FIG. 2 is a flow chart of a LSTM-CTC model provided by an embodiment of the present invention;

FIG. 3 is a block diagram of the construction device of the speech recognition model based on LSTM-CTC tail convolution according to the present invention;

FIG. 4 is a flow chart of the operation of speech recognition using the speech recognition model of the present invention.

Detailed Description

The inventor of the application finds out through a great deal of research and practice that: based on prior knowledge, the long-term memory network and the short-term memory network both depend on the prediction of the last time point in the backward propagation process, and therefore, the three gates and the memory cell cannot be parallel. This makes LSTM very time consuming to train and it is very difficult to parallelize LSTM networks due to the temporal characteristics of LSTM. Based on this, the present invention aims to reduce the training time of the speech recognition model by modifying the network structure of the LSTM-CTC.

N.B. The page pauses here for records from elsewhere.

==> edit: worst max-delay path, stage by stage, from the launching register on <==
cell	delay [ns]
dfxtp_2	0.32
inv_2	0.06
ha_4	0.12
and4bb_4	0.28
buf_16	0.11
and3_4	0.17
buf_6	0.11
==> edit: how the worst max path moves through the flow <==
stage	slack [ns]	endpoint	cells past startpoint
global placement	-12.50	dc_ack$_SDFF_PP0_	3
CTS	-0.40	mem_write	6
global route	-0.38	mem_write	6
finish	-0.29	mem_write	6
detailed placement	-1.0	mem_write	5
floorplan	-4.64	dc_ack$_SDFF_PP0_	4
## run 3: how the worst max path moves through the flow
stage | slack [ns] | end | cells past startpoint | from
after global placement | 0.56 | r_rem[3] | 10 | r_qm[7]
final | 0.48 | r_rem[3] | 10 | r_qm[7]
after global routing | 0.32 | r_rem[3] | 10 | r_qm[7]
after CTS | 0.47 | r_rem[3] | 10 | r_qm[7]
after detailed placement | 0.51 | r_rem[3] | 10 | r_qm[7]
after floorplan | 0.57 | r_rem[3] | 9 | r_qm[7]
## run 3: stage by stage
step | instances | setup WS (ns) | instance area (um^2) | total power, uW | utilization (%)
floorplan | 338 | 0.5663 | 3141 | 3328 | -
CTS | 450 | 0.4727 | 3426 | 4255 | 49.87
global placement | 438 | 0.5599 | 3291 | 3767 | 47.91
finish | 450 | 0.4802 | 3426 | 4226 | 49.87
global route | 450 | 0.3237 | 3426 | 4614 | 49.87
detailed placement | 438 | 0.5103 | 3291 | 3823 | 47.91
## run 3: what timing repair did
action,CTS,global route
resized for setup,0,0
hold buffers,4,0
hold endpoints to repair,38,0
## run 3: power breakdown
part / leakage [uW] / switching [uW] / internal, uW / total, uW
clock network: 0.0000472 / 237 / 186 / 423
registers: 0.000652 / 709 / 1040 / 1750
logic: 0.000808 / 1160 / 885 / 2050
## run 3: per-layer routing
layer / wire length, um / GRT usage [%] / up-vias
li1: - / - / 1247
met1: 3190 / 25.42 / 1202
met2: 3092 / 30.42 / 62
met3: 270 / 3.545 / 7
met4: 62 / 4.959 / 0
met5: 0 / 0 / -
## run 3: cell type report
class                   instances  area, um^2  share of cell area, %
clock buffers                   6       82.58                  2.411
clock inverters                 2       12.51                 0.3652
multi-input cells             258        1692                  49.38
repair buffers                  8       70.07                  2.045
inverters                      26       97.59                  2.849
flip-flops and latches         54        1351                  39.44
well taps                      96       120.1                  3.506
[src/rtl/clock_set_ctrl_pkg.sv]
// Shared types and constants for the RTC time-set controller.
package clock_set_ctrl_pkg;

    localparam int SEC_W  = 6;
    localparam int MIN_W  = 6;
    localparam int HOUR_W = 5;

    localparam int HOURS_MAX_DFLT     = 23;
    localparam int MIN_SEC_MAX_DFLT   = 59;
    localparam int HOLD_TICKS_DFLT    = 2;
    localparam int TIMEOUT_TICKS_DFLT = 30;

    typedef enum logic [2:0] {
        ST_RUN,
        ST_SET_H,
        ST_SET_M,
        ST_SET_S,
        ST_COMMIT
    } state_t;

    typedef enum logic [1:0] {
        FIELD_NONE    = 2'd0,
        FIELD_HOURS   = 2'd1,
        FIELD_MINUTES = 2'd2,
        FIELD_SECONDS = 2'd3
    } field_t;

    // Blank mask {hours, minutes, seconds} with only the edited pair blinking.
    function automatic logic [2:0] field_mask(field_t f, logic phase);
        case (f)
            FIELD_HOURS:   return {phase, 2'b00};
            FIELD_MINUTES: return {1'b0, phase, 1'b0};
            FIELD_SECONDS: return {2'b00, phase};
            default:       return 3'b000;
        endcase
    endfunction

endpackage

[src/rtl/clock_set_ctrl_if.sv]
// Button/counter/display signal bundle between the set controller and its neighbours.
interface clock_set_ctrl_if;
    import clock_set_ctrl_pkg::*;

    logic              tick;
    logic              btn_mode;
    logic              btn_inc;
    logic [SEC_W-1:0]  q_seconds;
    logic [MIN_W-1:0]  q_minutes;
    logic [HOUR_W-1:0] q_hours;
    logic              run_en;
    logic              load;
    logic [SEC_W-1:0]  load_seconds;
    logic [MIN_W-1:0]  load_minutes;
    logic [HOUR_W-1:0] load_hours;
    logic [1:0]        edit_field;
    logic [2:0]        blank_mask;

    modport slave (
        input  tick, btn_mode, btn_inc, q_seconds, q_minutes, q_hours,
        output run_en, load, load_seconds, load_minutes, load_hours, edit_field, blank_mask
    );

    modport master (
        output tick, btn_mode, btn_inc, q_seconds, q_minutes, q_hours,
        input  run_en, load, load_seconds, load_minutes, load_hours, edit_field, blank_mask
    );

endinterface

[src/rtl/clock_set_ctrl_btn_sync_edge.sv]
// Two-flop synchronizer plus registered rising-edge pulse for one raw button.
module btn_sync_edge (
    input  logic clk,
    input  logic reset,
    input  logic raw,
    output logic level,
    output logic pulse
);

    // [0],[1] synchronizer, [2] delayed copy for edge detect
    logic [2:0] sync_pipe;

    assign level = sync_pipe[1];

    // Shift the raw level through the synchronizer and register the edge pulse.
    always_ff @(posedge clk or negedge reset) begin
        if (!reset) begin
            sync_pipe <= '0;
            pulse     <= 1'b0;
        end else begin
            sync_pipe <= {sync_pipe[1:0], raw};
            pulse     <= sync_pipe[1] & ~sync_pipe[2];
        end
    end

endmodule

[src/rtl/clock_set_ctrl.sv]
// Time-set controller: pauses counters, edits h/m/s, loads edited time once.
module clock_set_ctrl
    import clock_set_ctrl_pkg::*;
#(
    parameter int HOURS_MAX     = HOURS_MAX_DFLT,
    parameter int MIN_SEC_MAX   = MIN_SEC_MAX_DFLT,
    parameter int HOLD_TICKS    = HOLD_TICKS_DFLT,
    parameter int TIMEOUT_TICKS = TIMEOUT_TICKS_DFLT
) (
    input logic              clk,
    input logic              reset,
    clock_set_ctrl_if.slave  bus
);

    localparam int HOLD_W = $clog2(HOLD_TICKS + 1);
    localparam int IDLE_W = $clog2(TIMEOUT_TICKS + 1);
    localparam logic [HOLD_W-1:0] HOLD_SAT  = HOLD_W'(HOLD_TICKS);
    localparam logic [IDLE_W-1:0] IDLE_LAST = IDLE_W'(TIMEOUT_TICKS - 1);
    localparam logic [HOUR_W-1:0] H_MAX     = HOUR_W'(HOURS_MAX);
    localparam logic [MIN_W-1:0]  M_MAX     = MIN_W'(MIN_SEC_MAX);
    localparam logic [SEC_W-1:0]  S_MAX     = SEC_W'(MIN_SEC_MAX);

    logic mode_p, inc_p, inc_level;
    logic mode_level_unused;  // only the MODE edge matters

    btn_sync_edge u_mode (.clk(clk), .reset(reset), .raw(bus.btn_mode), .level(mode_level_unused), .pulse(mode_p));
    btn_sync_edge u_inc  (.clk(clk), .reset(reset), .raw(bus.btn_inc),  .level(inc_level),         .pulse(inc_p));

    state_t             state;
    field_t             cur_field;
    logic [HOUR_W-1:0]  edit_h;
    logic [MIN_W-1:0]   edit_m;
    logic [SEC_W-1:0]   edit_s;
    logic               blink_phase;
    logic [IDLE_W-1:0]  idle_cnt;
    logic [HOLD_W-1:0]  hold_cnt;
    logic               repeat_ev, inc_ev, timeout_hit;

    // Auto-repeat fires on ticks once INC has already been held HOLD_TICKS ticks.
    assign repeat_ev   = bus.tick && inc_level && (hold_cnt == HOLD_SAT);
    assign inc_ev      = inc_p | repeat_ev;
    assign timeout_hit = bus.tick && !inc_p && (idle_cnt == IDLE_LAST);

    // Field currently being edited, derived from the state.
    always_comb begin
        cur_field = FIELD_NONE;
        case (state)
            ST_SET_H: cur_field = FIELD_HOURS;
            ST_SET_M: cur_field = FIELD_MINUTES;
            ST_SET_S: cur_field = FIELD_SECONDS;
            default:  cur_field = FIELD_NONE;
        endcase
    end

    // Count ticks of continuous INC hold; release clears, saturates at HOLD_TICKS.
    always_ff @(posedge clk or negedge reset) begin
        if (!reset)
            hold_cnt <= '0;
        else if (!inc_level)
            hold_cnt <= '0;
        else if (bus.tick && hold_cnt != HOLD_SAT)
            hold_cnt <= hold_cnt + HOLD_W'(1);
    end

    // Main edit FSM with registered outputs.
    always_ff @(posedge clk or negedge reset) begin
        if (!reset) begin
            state            <= ST_RUN;
            edit_h           <= '0;
            edit_m           <= '0;
            edit_s           <= '0;
            blink_phase      <= 1'b0;
            idle_cnt         <= '0;
            bus.run_en       <= 1'b1;
            bus.load         <= 1'b0;
            bus.load_hours   <= '0;
            bus.load_minutes <= '0;
            bus.load_seconds <= '0;
            bus.edit_field   <= FIELD_NONE;
            bus.blank_mask   <= 3'b000;
        end else begin
            bus.load <= 1'b0;
            case (state)
                ST_RUN: begin
                    bus.run_en     <= 1'b1;
                    bus.edit_field <= FIELD_NONE;
                    bus.blank_mask <= 3'b000;
                    if (mode_p) begin
                        edit_h         <= bus.q_hours;
                        edit_m         <= bus.q_minutes;
                        edit_s         <= bus.q_seconds;
                        blink_phase    <= 1'b0;
                        idle_cnt       <= '0;
                        state          <= ST_SET_H;
                        bus.run_en     <= 1'b0;
                        bus.edit_field <= FIELD_HOURS;
                    end
                end
                ST_SET_H, ST_SET_M, ST_SET_S: begin
                    if (mode_p) begin
                        // Field change: restart blink and idle, drop any same-cycle INC.
                        blink_phase    <= 1'b0;
                        idle_cnt       <= '0;
                        bus.blank_mask <= 3'b000;
                        case (state)
                            ST_SET_H: begin
                                state          <= ST_SET_M;
                                bus.edit_field <= FIELD_MINUTES;
                            end
                            ST_SET_M: begin
                                state          <= ST_SET_S;
                                bus.edit_field <= FIELD_SECONDS;
                            end
                            default: begin
                                state            <= ST_COMMIT;
                                bus.edit_field   <= FIELD_NONE;
                                bus.load         <= 1'b1;
                                bus.load_hours   <= edit_h;
                                bus.load_minutes <= edit_m;
                                bus.load_seconds <= edit_s;
                            end
                        endcase
                    end else if (timeout_hit) begin
                        state          <= ST_RUN;
                        bus.run_en     <= 1'b1;
                        bus.edit_field <= FIELD_NONE;
                        bus.blank_mask <= 3'b000;
                    end else begin
                        if (inc_ev) begin
                            case (state)
                                ST_SET_H: edit_h <= (edit_h >= H_MAX) ? '0 : edit_h + HOUR_W'(1);
                                ST_SET_M: edit_m <= (edit_m >= M_MAX) ? '0 : edit_m + MIN_W'(1);
                                default:  edit_s <= (edit_s >= S_MAX) ? '0 : edit_s + SEC_W'(1);
                            endcase
                        end
                        if (inc_p)
                            idle_cnt <= '0;
                        else if (bus.tick)
                            idle_cnt <= idle_cnt + IDLE_W'(1);
                        if (bus.tick) begin
                            blink_phase    <= ~blink_phase;
                            bus.blank_mask <= field_mask(cur_field, ~blink_phase);
                        end
                    end
                end
                ST_COMMIT: begin
                    state      <= ST_RUN;
                    bus.run_en <= 1'b1;
                end
                default: begin
                    state          <= ST_RUN;
                    bus.run_en     <= 1'b1;
                    bus.edit_field <= FIELD_NONE;
                    bus.blank_mask <= 3'b000;
                end
            endcase
        end
    end

endmodule

[src/flat_wrapper.sv]
// flat-port wrapper written by rule: the top's interface ports become plain ports
module clock_set_ctrl_flat import clock_set_ctrl_pkg::*;
#(
    parameter int HOURS_MAX     = HOURS_MAX_DFLT,
    parameter int MIN_SEC_MAX   = MIN_SEC_MAX_DFLT,
    parameter int HOLD_TICKS    = HOLD_TICKS_DFLT,
    parameter int TIMEOUT_TICKS = TIMEOUT_TICKS_DFLT
)
  (clk, reset, bus_tick, bus_btn_mode, bus_btn_inc, bus_q_seconds, bus_q_minutes, bus_q_hours, bus_run_en, bus_load, bus_load_seconds, bus_load_minutes, bus_load_hours, bus_edit_field, bus_blank_mask);
  clock_set_ctrl_if bus_i ();
  input logic clk;
  input logic reset;
  input wire logic [$bits(bus_i.tick)-1:0] bus_tick;
  input wire logic [$bits(bus_i.btn_mode)-1:0] bus_btn_mode;
  input wire logic [$bits(bus_i.btn_inc)-1:0] bus_btn_inc;
  input wire logic [$bits(bus_i.q_seconds)-1:0] bus_q_seconds;
  input wire logic [$bits(bus_i.q_minutes)-1:0] bus_q_minutes;
  input wire logic [$bits(bus_i.q_hours)-1:0] bus_q_hours;
  output wire logic [$bits(bus_i.run_en)-1:0] bus_run_en;
  output wire logic [$bits(bus_i.load)-1:0] bus_load;
  output wire logic [$bits(bus_i.load_seconds)-1:0] bus_load_seconds;
  output wire logic [$bits(bus_i.load_minutes)-1:0] bus_load_minutes;
  output wire logic [$bits(bus_i.load_hours)-1:0] bus_load_hours;
  output wire logic [$bits(bus_i.edit_field)-1:0] bus_edit_field;
  output wire logic [$bits(bus_i.blank_mask)-1:0] bus_blank_mask;
  assign bus_i.tick = bus_tick;
  assign bus_i.btn_mode = bus_btn_mode;
  assign bus_i.btn_inc = bus_btn_inc;
  assign bus_i.q_seconds = bus_q_seconds;
  assign bus_i.q_minutes = bus_q_minutes;
  assign bus_i.q_hours = bus_q_hours;
  assign bus_run_en = bus_i.run_en;
  assign bus_load = bus_i.load;
  assign bus_load_seconds = bus_i.load_seconds;
  assign bus_load_minutes = bus_i.load_minutes;
  assign bus_load_hours = bus_i.load_hours;
  assign bus_edit_field = bus_i.edit_field;
  assign bus_blank_mask = bus_i.blank_mask;
  clock_set_ctrl #(.HOURS_MAX(HOURS_MAX), .MIN_SEC_MAX(MIN_SEC_MAX), .HOLD_TICKS(HOLD_TICKS), .TIMEOUT_TICKS(TIMEOUT_TICKS)) u_core (.clk(clk), .reset(reset), .bus(bus_i));
endmodule
[config.mk]
export PLATFORM = sky130hd
export DESIGN_NAME = clock_set_ctrl_flat
export DESIGN_NICKNAME = d
export VERILOG_FILES = /design/src/rtl/clock_set_ctrl_pkg.sv /design/src/rtl/clock_set_ctrl_if.sv /design/src/rtl/clock_set_ctrl_btn_sync_edge.sv /design/src/rtl/clock_set_ctrl.sv /design/src/flat_wrapper.sv
export SDC_FILE = /design/constraint.sdc
export NUM_CORES = 1
export LEC_CHECK = 0
export ABC_AREA = 0
export CAP_MARGIN = 25
export CORE_AREA = 2 2 63 95
export DETAILED_ROUTE_END_ITERATION = 8
export DIE_AREA = 0 0 65 97
export HOLD_SLACK_MARGIN = 0.15
export PLACE_DENSITY_LB_ADDON = 0.15
export SKIP_CTS_REPAIR_TIMING = 1
export SYNTH_ARGS = -nofsm -noshare
export SYNTH_HDL_FRONTEND = slang
export SYNTH_SLANG_ARGS = --single-unit
export TNS_END_PERCENT = 1
[constraint.sdc]
create_clock -name clk -period 3.8 [get_ports clk]
set_clock_uncertainty 0.05 [all_clocks]
set_input_delay 0.76 -clock clk [delete_from_list [all_inputs] [get_ports clk]]
set_output_delay 0.76 -clock clk [all_outputs]
set_load 0.1 [all_outputs]
==> results of run 1 <==
power by group:
group	internal (mW)	total, mW	switching, mW	leakage [nW]
combinational	0.610	1.94	1.33	0.760
sequential	0.874	1.15	0.273	0.741
clock	0.336	0.586	0.250	0.102
total	1.82	3.67	1.85	1.60
state kept, by name, indices dropped and copies added, names as in the netlist:
name / cells
u_core.bus.load_minutes: 6
u_core.bus.load_seconds: 6
u_core.edit_m: 6
u_core.edit_s: 6
u_core.bus.load_hours: 5
u_core.edit_h: 5
u_core.idle_cnt: 5
u_core.bus.blank_mask: 3
u_core.state: 3
u_core.u_inc.sync_pipe: 3
u_core.u_mode.sync_pipe: 3
u_core.bus.edit_field: 2
u_core.hold_cnt: 2
u_core.blink_phase: 1
u_core.bus.load: 1
u_core.bus.run_en: 1
u_core.u_inc.pulse: 1
u_core.u_mode.pulse: 1
logic make-up after synthesis:
group	Yosys count
buffers and inverters	26
multiplexers	25
AO/OA/AOI/OAI	91
adder cells (fa/ha/maj)	6
XOR/XNOR	1
flip-flops	60
AND/OR/NAND/NOR	87
Yosys cell counts, types with 4 or more instances:
cell type | number | area (um2)
a31oi_1 | 5 | 31.28
a21oi_1 | 15 | 75.07
nand2_1 | 23 | 86.33
inv_1 | 11 | 41.29
and2_1 | 4 | 25.02
mux2_2 | 19 | 214.0
and3_1 | 5 | 31.28
nor2b_1 | 4 | 25.02
o21ai_0 | 25 | 125.1
nor2_1 | 13 | 48.80
clkbuf_1 | 4 | 15.01
dfrtp_1 | 59 | 1476
ha_1 | 6 | 75.07
nand3_1 | 7 | 35.03
o211ai_1 | 6 | 45.04
nand2b_1 | 5 | 31.28
buf_2 | 10 | 50.05
cell type report:
type / instances / area (um2)
clock inverters: 4 / 47.55
flip-flops and latches: 60 / 1503
multi-input cells: 210 / 1500
fillers: 418 / 1594
inverters: 11 / 41.29
clock buffers: 12 / 155.1
repair buffers: 48 / 480.5
well taps: 70 / 87.58
worst max-delay path by stage:
stage / depth (start not counted) / slack [ns] / endpoint / from
global route: 1 / 0.94 / bus_run_en / u_core.bus.run_en
floorplan: 4 / 1.88 / u_core.edit_m[1] / bus_tick
detailed placement: 5 / 1.13 / u_core.edit_s[0] / bus_tick
global placement: 5 / 1.17 / u_core.edit_s[4] / bus_tick
CTS: 1 / 0.97 / bus_run_en / u_core.bus.run_en
finish: 1 / 0.98 / bus_run_en / u_core.bus.run_en
metrics by stage:
| step | setup slack [ns] | power, mW |
|---|---|---|
| finish | 0.9754 | 3.673 |
| CTS | 0.9651 | 3.679 |
| floorplan | 1.881 | 2.617 |
| global placement | 1.167 | 3.040 |
| detailed placement | 1.131 | 3.087 |
| global route | 0.9424 | 3.875 |
layout by cell type, fill, tap and decap left out, types with 3 or more instances in the layout:
master | synthesis | layout
dfrtp_1 | 59 | 59
clkdlybuf4s50_1 | 0 | 44
o21ai_0 | 25 | 25
nand2_1 | 23 | 23
mux2_2 | 19 | 19
a21oi_1 | 15 | 15
nor2_1 | 13 | 13
inv_1 | 11 | 11
clkbuf_8 | 0 | 11
nand3_1 | 7 | 7
o211ai_1 | 6 | 6
ha_1 | 6 | 6
a31oi_1 | 5 | 5
nand2b_1 | 5 | 5
and3_1 | 5 | 5
nor2b_1 | 4 | 4
and2_1 | 4 | 4
a21o_1 | 3 | 3
o311ai_0 | 3 | 3
nand4b_1 | 3 | 3
o221ai_1 | 3 | 3
a32oi_1 | 3 | 3
or4_1 | 3 | 3
mux2i_1 | 3 | 3
nor4_1 | 3 | 3
nor3_1 | 3 | 3
mux2_4 | 3 | 3
routing by layer:
metal	vias up	GRT usage	part of all wire
li1	1197	-	-
met1	1236	0.2859	0.41
met2	56	0.4005	0.52
met3	18	0.05814	0.037
met4	0	0.1162	0.025
met5	-	0	0
==> results.md, run 1 <==
* Status: complete, no violations
* Synthesized Nets at 324
* R2R Setup Slk at 1.46 ns
* Vias in the first global route at 2519
* # rows at 33
* RSZ-0062 raised after global routing: false
* Antenna fix cells at 0
* Largest family of logic cells by synthesized area: compound AO/OA/AOI/OAI gates
* MaxCap Viol Count at 0
* Setup Total Neg Slack at 0 ns
* Cells after Synth at 296
* Drt first pass iters at 4
* Crit-path cells: clkdlybuf4s50_1
* Final WL at 6966 um
* Post-Layout Inst Area at 3815 um2
* CTS clk-pin slew, worst paths at 0.06 ns
* Routed Antenna Nets at 0
* Ports at 46
* Total grt overflow at 0
* Clock Path Buffers at 2
* Die height at between 90 and 100 um
* Mapped Area at about 3100 um2
* Slew Viols, Final at 0
* XOR/XNOR Fraction of Synth Area at 0.002810
* FF-to-FF Start: u_core.state[2]
* CP top delay family: buffers and inverters
* Synth Area in Adders at 0.02409
* Largest net degree at the start of global routing at 49
* Worst reg2reg path depth at 3
* Final hold violation count at 0
* Initial antenna violation count at 0
* DP Cell Count at 398
* Critical Path End Type: output pin
* Gr usage total at 0.2406
* Highest clock rate at 0.3540 GHz
* Compound-Gate Fraction of Synth Area at 0.2075
* Nets at 368
* Core footprint at 5409 um2
* Startpoint types: flop
* Sum of buffers and inverters on the critical path at 1
* Avg Synthesized Cell Area at 10.53 um2
* Clock Tree Root: clkbuf_8
* Non-filler cells, final at 415
* Max H-tree Level at 3
* Worst-skew pair later-pin latency at 0.35 ns
* Area after DPL at approximately 3600 um2
* Synth warn at 0
* TritonCTS clock tree: done
* Worst slew margin at 0.3454
* Mux cell area share after synthesis at 0.09273
* Worst vdd rail ir drop at roughly 0.00060 V
* Utilization after layout at 0.7053
* Slowest library cell on the worst path: clkdlybuf4s50_1
* Crit path time final at 2.825 ns
* Pleak at ~1.6 nW
* GPL Wtd Cong at 0.8926
* Vias at 2507
* RR Endpoint: u_core.bus.load_hours[0]
* DRC at 0
* Worst EP required at ~3.0 ns
* Worst hold slack at 0.1789 ns
* Die area at 6305 um2
* Drt wl/cell at 16.79 um
* Ys flop type: dfrtp_1
* Pwr Density at 962.9 nW/um2
* Sink Count at 60
* Initial Utilization at 0.5762
* Final period utilization at 0.7433
* Asr flop ratio synth at 1.000
* Worst slew pin tran at 0.9789 ns
* Netlist cell types at 63
* CP Data Arrival Time at 2.01 ns
* Crit-path max FO at 2
* Share of cells above drive strength 1 at 0.1536
* Final setup fails at 0
* CTS Buf Count at 9
* Worst path max stage delay at 1.13 ns
* Initial drt markers at 201
* Avg Vias per Cell at between 6 and 7
* Post-detail-place hpwl at between 4000 and 5000 um
* Post-synth EDFFs at 0
* Synth Register Bits at 60
* First-pass GRT wire length at 11640 um
* IO buf count at 45
* Worst hold path class: input pin to asynchronous set/reset pin
* Simple-Gate Fraction of Synth Area at 0.1530
* Area Growth Syn to Fin at 22.40%
* Die Span X at 65 um
* Post-synthesis sequential area ratio at 0.4821
* Crit Path Category: flop to output pin
No activity file was read; power rests on OpenSTA's default activity.
==> run 2: changes to the inputs <==
- CORE_AREA: 2 2 63 95 -> 2 2 69 103
- DIE_AREA: 0 0 65 97 -> 0 0 71 105
- clock period: 3.8 -> 2.5 ns (I/O delays scaled with it)
==> run 2 against run 1 <==
Compared with the run above:
- register-to-register slack got worse by 1.0 ns
- first-iteration DRC count fell by 14%
- setup slack got worse by 0.54 ns
- sequential cell count did not move
- combinational power rose by 53%
- critical path depth rose by 3
- via count fell by 0.48%
- largest cell class unchanged
- largest power group unchanged
- highest routed layer unchanged
**src/rtl/unidade_controle_pc.sv**
```systemverilog
// PC control unit: fetch/decode/execute FSM that sequences the PC, IR and
// register-file write strobes and selects the next-PC value.
module unidade_controle_pc (
    input  logic       clock,
    input  logic       reset,
    input  logic [7:0] SaidaPC,
    input  logic [3:0] Opcode,
    input  logic       Zero,
    input  logic [7:0] Desvio,
    input  logic       MemPronta,
    output logic [7:0] EntradaPC,
    output logic       EscPC,
    output logic       EscIR,
    output logic       LerMem,
    output logic       EscReg,
    output logic       Halt,
    output logic [1:0] Estado,
    output logic [7:0] ContInstr
);

    localparam logic [1:0] BUSCA  = 2'd0;
    localparam logic [1:0] DECOD  = 2'd1;
    localparam logic [1:0] EXEC   = 2'd2;
    localparam logic [1:0] PARADO = 2'd3;

    localparam logic [3:0] OP_NOP = 4'h0;
    localparam logic [3:0] OP_ALU = 4'h1;
    localparam logic [3:0] OP_BEQ = 4'h2;
    localparam logic [3:0] OP_BNE = 4'h3;
    localparam logic [3:0] OP_JMP = 4'h4;
    localparam logic [3:0] OP_HLT = 4'hF;

    logic [1:0] state_r;
    logic [1:0] next_state_s;
    logic [3:0] opcode_r;
    logic [7:0] cont_instr_r;
    logic [7:0] entrada_pc_s;
    logic       esc_pc_s;
    logic       esc_ir_s;
    logic       ler_mem_s;
    logic       esc_reg_s;
    logic       halt_s;

    // 8-bit modulo increment; carry out is deliberately discarded
    function automatic logic [7:0] pc_inc(input logic [7:0] pc);
        return pc + 8'd1;
    endfunction

    // Next-state, strobe and next-PC decode; reset masks every strobe
    always_comb begin
        next_state_s = state_r;
        entrada_pc_s = pc_inc(SaidaPC);
        esc_pc_s     = 1'b0;
        esc_ir_s     = 1'b0;
        ler_mem_s    = 1'b0;
        esc_reg_s    = 1'b0;
        halt_s       = 1'b0;
        case (state_r)
            BUSCA: begin
                ler_mem_s = 1'b1;
                if (MemPronta) begin
                    esc_ir_s     = 1'b1;
                    next_state_s = DECOD;
                end else begin
                    next_state_s = BUSCA;
                end
            end
            DECOD: begin
                next_state_s = EXEC;
            end
            EXEC: begin
                esc_pc_s     = 1'b1;
                next_state_s = BUSCA;
                case (opcode_r)
                    OP_NOP: entrada_pc_s = pc_inc(SaidaPC);
                    OP_ALU: esc_reg_s = 1'b1;
                    OP_BEQ: begin
                        if (Zero) begin
                            entrada_pc_s = Desvio;
                        end else begin
                            entrada_pc_s = pc_inc(SaidaPC);
                        end
                    end
                    OP_BNE: begin
                        if (!Zero) begin
                            entrada_pc_s = Desvio;
                        end else begin
                            entrada_pc_s = pc_inc(SaidaPC);
                        end
                    end
                    OP_JMP: entrada_pc_s = Desvio;
                    OP_HLT: begin
                        esc_pc_s     = 1'b0;
                        next_state_s = PARADO;
                    end
                    default: entrada_pc_s = pc_inc(SaidaPC);
                endcase
            end
            PARADO: begin
                halt_s       = 1'b1;
                next_state_s = PARADO;
            end
            default: begin
                next_state_s = BUSCA;
            end
        endcase
        if (!reset) begin
            esc_pc_s  = 1'b0;
            esc_ir_s  = 1'b0;
            ler_mem_s = 1'b0;
            esc_reg_s = 1'b0;
            halt_s    = 1'b0;
        end else begin
            halt_s = halt_s;
        end
    end

    // State, latched opcode and saturating executed-instruction counter
    always_ff @(posedge clock) begin
        if (!reset) begin
            state_r      <= BUSCA;
            opcode_r     <= OP_NOP;
            cont_instr_r <= 8'h00;
        end else begin
            state_r <= next_state_s;
            if (state_r == DECOD) begin
                opcode_r <= Opcode;
            end
            if (state_r == EXEC && cont_instr_r != 8'hFF) begin
                cont_instr_r <= cont_instr_r + 8'd1;
            end
        end
    end

    assign EntradaPC = entrada_pc_s;
    assign EscPC     = esc_pc_s;
    assign EscIR     = esc_ir_s;
    assign LerMem    = ler_mem_s;
    assign EscReg    = esc_reg_s;
    assign Halt      = halt_s;
    assign Estado    = state_r;
    assign ContInstr = cont_instr_r;

endmodule

```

In order to achieve the above object, the main concept of the present invention is as follows:

the invention provides a method for constructing a speech recognition model based on LSTM-CTC (Long Short Term Memory connection termination) tail convolution, which replaces a full connection layer between a BilSTM layer and a softmax layer by a full convolution layer to achieve the effect of accelerating network training. The LSTM is used for training a voice recognition model, the CTC is used as a loss function, and the convolutional layer is used for parallelizing calculation which needs to be carried out simultaneously by an original full-connection layer. The LSTM-CTC network based on the convolutional layer utilizes the characteristic of parallel computation of convolutional kernels, so that the original computation of the fully-connected layer does not need to be input into a memory at the same time, and the optimization of the network is accelerated. Compared with the prior art, the method accelerates the training of the voice model, reduces the time cost of a developer, and reduces the requirement standard of hardware to a certain extent.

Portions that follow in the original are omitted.